Your goal:
All lines of the material below that include the string "kind" are to be copied.
*** Supplied records Section Begins ***
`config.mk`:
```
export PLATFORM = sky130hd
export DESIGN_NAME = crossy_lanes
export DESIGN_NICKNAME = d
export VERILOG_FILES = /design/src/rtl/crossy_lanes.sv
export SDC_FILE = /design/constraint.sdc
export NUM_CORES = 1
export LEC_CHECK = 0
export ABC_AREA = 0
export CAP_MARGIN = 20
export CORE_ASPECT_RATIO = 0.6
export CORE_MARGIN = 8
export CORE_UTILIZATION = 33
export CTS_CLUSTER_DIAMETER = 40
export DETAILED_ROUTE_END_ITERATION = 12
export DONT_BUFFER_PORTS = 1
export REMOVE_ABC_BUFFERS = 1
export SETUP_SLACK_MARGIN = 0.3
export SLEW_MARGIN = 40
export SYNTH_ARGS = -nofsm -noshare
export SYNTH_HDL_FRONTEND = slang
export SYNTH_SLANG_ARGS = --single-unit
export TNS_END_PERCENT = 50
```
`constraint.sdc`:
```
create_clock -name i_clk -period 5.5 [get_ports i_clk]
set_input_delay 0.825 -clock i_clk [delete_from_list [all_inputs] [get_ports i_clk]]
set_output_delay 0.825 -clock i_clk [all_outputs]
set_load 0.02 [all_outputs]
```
*** Supplied records Section Ends ***
*** Supplied records Section Begins ***
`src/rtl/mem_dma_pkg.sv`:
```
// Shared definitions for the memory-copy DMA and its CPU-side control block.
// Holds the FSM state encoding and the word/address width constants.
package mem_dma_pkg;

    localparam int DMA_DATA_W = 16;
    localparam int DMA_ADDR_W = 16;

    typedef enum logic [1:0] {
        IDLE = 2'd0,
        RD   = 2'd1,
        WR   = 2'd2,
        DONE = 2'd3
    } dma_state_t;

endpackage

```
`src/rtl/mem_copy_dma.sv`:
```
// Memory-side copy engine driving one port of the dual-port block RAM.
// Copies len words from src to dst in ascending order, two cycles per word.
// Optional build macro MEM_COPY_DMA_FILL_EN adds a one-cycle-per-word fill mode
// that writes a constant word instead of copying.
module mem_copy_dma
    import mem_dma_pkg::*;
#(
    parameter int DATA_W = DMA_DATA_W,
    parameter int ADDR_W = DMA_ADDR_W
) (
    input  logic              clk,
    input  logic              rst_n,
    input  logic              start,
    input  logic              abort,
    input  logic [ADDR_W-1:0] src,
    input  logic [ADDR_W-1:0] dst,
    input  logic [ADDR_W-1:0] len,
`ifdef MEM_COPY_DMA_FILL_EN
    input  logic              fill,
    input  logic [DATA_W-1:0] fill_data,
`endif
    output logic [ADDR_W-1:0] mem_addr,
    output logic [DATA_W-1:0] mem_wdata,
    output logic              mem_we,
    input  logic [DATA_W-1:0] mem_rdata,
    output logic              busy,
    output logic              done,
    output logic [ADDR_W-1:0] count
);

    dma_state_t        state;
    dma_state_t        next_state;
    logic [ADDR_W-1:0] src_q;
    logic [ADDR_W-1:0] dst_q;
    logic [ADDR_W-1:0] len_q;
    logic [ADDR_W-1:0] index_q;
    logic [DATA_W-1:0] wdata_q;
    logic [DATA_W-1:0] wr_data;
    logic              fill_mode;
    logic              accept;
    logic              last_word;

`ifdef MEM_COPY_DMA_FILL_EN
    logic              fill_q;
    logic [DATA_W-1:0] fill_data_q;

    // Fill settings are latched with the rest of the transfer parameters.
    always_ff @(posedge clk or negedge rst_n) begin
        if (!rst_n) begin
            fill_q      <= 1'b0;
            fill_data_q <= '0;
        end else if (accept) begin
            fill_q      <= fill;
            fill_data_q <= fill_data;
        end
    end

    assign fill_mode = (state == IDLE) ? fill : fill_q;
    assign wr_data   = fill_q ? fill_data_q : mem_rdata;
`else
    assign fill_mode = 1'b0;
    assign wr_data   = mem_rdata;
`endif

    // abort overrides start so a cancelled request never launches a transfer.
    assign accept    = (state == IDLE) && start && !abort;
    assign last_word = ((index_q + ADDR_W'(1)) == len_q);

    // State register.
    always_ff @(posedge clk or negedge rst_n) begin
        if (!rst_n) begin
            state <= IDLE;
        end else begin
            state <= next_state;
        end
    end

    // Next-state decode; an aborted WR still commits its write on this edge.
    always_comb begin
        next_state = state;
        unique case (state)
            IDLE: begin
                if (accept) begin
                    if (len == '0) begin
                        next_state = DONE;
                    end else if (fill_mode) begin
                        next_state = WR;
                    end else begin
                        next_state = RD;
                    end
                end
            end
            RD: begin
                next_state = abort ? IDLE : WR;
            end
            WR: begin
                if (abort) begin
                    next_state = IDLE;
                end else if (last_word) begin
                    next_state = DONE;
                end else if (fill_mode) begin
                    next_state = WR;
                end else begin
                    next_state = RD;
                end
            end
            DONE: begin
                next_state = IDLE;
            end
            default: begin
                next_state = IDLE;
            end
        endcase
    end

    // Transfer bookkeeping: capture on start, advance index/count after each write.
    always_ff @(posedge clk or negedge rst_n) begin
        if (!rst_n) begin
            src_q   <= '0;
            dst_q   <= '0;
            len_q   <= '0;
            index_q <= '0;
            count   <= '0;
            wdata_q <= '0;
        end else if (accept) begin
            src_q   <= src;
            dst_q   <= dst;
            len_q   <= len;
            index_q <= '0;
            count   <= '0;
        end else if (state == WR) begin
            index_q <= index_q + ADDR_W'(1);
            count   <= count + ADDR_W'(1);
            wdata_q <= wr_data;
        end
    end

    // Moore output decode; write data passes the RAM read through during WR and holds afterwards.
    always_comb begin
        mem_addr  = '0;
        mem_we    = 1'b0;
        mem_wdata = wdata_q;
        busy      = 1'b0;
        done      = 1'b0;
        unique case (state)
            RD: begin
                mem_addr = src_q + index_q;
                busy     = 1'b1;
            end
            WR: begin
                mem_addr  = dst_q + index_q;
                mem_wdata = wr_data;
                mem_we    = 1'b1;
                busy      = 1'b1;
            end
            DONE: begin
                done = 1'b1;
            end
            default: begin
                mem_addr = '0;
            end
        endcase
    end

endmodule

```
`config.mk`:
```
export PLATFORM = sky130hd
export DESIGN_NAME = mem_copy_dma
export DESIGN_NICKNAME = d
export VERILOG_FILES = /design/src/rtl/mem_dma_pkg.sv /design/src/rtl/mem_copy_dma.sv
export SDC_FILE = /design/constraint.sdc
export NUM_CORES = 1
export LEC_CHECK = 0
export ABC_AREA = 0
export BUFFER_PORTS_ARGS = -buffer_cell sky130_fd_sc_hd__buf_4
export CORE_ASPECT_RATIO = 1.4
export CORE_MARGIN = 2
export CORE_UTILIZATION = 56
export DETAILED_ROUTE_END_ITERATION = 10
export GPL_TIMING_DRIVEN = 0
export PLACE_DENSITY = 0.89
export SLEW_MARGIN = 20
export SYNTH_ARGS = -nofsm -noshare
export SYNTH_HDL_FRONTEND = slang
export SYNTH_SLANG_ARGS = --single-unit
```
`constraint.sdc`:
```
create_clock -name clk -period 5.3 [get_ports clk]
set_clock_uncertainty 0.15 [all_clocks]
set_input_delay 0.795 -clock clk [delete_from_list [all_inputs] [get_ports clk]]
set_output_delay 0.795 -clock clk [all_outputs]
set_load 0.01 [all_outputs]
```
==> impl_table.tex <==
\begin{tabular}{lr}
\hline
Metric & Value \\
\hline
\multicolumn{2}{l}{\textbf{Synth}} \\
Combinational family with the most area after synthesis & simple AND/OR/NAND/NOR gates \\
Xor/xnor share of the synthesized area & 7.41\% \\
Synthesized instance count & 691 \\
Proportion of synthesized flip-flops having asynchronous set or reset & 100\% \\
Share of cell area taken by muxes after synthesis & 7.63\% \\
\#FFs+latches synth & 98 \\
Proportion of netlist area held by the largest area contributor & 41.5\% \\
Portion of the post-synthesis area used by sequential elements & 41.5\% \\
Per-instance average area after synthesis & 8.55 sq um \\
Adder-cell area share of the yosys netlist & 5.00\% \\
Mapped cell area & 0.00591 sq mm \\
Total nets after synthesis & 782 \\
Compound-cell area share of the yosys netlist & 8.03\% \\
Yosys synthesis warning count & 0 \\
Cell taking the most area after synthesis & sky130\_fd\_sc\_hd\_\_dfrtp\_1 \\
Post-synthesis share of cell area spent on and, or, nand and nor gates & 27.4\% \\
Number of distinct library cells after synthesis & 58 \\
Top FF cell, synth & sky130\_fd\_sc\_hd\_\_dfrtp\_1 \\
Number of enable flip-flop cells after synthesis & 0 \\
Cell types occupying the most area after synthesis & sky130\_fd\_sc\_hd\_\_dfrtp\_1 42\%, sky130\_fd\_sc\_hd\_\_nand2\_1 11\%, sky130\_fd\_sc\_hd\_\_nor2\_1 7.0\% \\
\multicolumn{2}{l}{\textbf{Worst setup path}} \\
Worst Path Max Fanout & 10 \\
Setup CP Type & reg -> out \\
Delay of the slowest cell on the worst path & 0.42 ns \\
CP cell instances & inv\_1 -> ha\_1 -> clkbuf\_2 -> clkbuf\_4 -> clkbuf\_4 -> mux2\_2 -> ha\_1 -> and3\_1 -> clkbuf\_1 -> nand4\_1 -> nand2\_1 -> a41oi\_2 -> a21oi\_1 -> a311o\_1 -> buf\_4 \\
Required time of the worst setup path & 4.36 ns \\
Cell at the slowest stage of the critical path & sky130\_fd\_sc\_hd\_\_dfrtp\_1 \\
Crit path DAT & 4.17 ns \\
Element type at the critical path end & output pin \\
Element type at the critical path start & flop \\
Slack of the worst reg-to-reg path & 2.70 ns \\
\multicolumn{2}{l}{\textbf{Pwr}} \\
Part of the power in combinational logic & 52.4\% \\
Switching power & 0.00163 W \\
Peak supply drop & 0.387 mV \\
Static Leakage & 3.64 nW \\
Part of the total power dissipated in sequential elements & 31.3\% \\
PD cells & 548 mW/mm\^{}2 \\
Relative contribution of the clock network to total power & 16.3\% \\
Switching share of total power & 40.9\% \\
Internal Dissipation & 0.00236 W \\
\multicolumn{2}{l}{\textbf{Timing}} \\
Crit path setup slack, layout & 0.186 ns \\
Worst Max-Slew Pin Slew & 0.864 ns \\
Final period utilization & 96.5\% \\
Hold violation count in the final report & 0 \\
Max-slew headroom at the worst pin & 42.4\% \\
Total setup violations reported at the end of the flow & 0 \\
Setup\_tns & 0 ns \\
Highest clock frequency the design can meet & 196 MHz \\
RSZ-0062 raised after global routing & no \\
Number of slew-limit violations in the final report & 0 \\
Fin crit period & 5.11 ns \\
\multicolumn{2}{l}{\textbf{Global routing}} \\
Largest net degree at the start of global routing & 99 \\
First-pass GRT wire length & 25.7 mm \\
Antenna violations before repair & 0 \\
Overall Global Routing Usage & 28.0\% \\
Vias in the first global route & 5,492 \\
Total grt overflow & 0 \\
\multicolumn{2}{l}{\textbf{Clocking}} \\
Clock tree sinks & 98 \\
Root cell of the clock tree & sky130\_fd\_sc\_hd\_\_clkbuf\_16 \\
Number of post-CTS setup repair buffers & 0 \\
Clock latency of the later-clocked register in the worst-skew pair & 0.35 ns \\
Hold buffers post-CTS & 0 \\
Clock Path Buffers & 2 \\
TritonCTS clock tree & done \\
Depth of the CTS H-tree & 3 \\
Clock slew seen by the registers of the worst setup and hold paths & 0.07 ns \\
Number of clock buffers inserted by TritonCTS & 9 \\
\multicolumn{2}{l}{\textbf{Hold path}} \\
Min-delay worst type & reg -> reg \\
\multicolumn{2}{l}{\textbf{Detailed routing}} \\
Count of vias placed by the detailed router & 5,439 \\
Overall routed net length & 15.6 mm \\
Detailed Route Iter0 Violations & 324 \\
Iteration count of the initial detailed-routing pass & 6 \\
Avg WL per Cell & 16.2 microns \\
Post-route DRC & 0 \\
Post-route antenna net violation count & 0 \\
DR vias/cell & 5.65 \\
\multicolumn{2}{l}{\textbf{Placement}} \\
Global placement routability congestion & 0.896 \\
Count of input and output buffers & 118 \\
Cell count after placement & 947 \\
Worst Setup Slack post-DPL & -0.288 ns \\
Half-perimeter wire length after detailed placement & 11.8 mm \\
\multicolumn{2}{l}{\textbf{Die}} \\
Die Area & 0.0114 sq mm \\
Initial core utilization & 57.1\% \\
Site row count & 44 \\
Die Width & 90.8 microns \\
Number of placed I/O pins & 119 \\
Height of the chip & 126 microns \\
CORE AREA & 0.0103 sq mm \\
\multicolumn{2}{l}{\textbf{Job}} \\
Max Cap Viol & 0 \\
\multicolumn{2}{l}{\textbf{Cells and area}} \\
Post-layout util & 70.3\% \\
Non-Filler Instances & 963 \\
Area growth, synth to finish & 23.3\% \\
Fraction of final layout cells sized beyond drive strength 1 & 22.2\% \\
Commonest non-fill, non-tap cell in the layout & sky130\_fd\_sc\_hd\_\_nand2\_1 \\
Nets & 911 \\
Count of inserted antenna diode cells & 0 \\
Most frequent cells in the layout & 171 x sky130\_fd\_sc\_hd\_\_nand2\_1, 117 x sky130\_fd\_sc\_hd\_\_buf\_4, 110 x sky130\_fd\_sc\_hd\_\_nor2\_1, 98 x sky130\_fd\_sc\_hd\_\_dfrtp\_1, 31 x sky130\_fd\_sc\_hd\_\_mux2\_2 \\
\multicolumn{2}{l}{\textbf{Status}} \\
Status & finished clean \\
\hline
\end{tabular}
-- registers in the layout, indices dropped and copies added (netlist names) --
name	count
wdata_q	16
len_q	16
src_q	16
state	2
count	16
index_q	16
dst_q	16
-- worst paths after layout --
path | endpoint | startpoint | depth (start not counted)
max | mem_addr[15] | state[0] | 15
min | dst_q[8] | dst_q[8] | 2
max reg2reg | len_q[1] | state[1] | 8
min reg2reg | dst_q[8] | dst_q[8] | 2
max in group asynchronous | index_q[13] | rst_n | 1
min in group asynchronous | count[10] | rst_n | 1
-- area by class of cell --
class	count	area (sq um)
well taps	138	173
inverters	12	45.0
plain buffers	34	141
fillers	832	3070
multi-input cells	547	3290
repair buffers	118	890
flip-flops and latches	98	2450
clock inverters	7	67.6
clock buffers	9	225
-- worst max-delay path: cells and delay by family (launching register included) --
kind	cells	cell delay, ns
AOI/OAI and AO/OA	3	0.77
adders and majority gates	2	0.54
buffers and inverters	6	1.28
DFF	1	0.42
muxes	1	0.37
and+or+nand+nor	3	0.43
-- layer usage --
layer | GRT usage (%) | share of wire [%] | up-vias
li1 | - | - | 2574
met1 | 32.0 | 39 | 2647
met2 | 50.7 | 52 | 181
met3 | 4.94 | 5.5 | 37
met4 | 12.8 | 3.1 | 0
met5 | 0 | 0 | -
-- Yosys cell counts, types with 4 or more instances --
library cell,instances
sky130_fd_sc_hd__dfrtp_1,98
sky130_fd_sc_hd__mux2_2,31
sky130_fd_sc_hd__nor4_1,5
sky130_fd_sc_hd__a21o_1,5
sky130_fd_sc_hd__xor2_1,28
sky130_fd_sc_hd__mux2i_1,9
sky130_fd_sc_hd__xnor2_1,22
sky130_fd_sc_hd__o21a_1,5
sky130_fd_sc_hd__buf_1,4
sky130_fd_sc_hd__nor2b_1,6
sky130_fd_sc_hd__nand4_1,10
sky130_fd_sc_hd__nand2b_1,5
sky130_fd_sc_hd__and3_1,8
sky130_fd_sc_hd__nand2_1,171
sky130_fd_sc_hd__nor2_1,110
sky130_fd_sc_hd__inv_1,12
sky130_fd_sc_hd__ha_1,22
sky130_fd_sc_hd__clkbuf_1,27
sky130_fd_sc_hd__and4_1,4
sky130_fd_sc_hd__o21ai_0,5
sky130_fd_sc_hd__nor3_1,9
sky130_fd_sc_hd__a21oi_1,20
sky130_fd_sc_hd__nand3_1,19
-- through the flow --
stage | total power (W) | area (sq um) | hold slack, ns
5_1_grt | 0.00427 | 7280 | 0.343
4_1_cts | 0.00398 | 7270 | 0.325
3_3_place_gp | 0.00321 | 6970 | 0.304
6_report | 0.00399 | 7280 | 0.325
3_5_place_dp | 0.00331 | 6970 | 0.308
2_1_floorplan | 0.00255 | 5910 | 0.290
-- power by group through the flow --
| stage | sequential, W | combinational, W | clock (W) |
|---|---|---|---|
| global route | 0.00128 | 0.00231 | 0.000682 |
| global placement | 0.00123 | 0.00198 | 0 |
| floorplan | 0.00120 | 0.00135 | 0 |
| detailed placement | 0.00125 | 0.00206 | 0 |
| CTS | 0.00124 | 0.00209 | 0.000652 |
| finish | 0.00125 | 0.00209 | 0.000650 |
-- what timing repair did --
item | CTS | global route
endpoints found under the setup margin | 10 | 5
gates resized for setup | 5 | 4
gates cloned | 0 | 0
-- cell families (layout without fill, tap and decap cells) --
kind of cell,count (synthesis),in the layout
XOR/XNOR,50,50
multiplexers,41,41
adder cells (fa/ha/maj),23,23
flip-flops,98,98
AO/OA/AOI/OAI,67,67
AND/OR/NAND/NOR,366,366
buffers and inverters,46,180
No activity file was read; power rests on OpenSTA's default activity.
*** Supplied records Section Ends ***
Output for this task:
kind	cells	cell delay, ns
kind of cell,count (synthesis),in the layout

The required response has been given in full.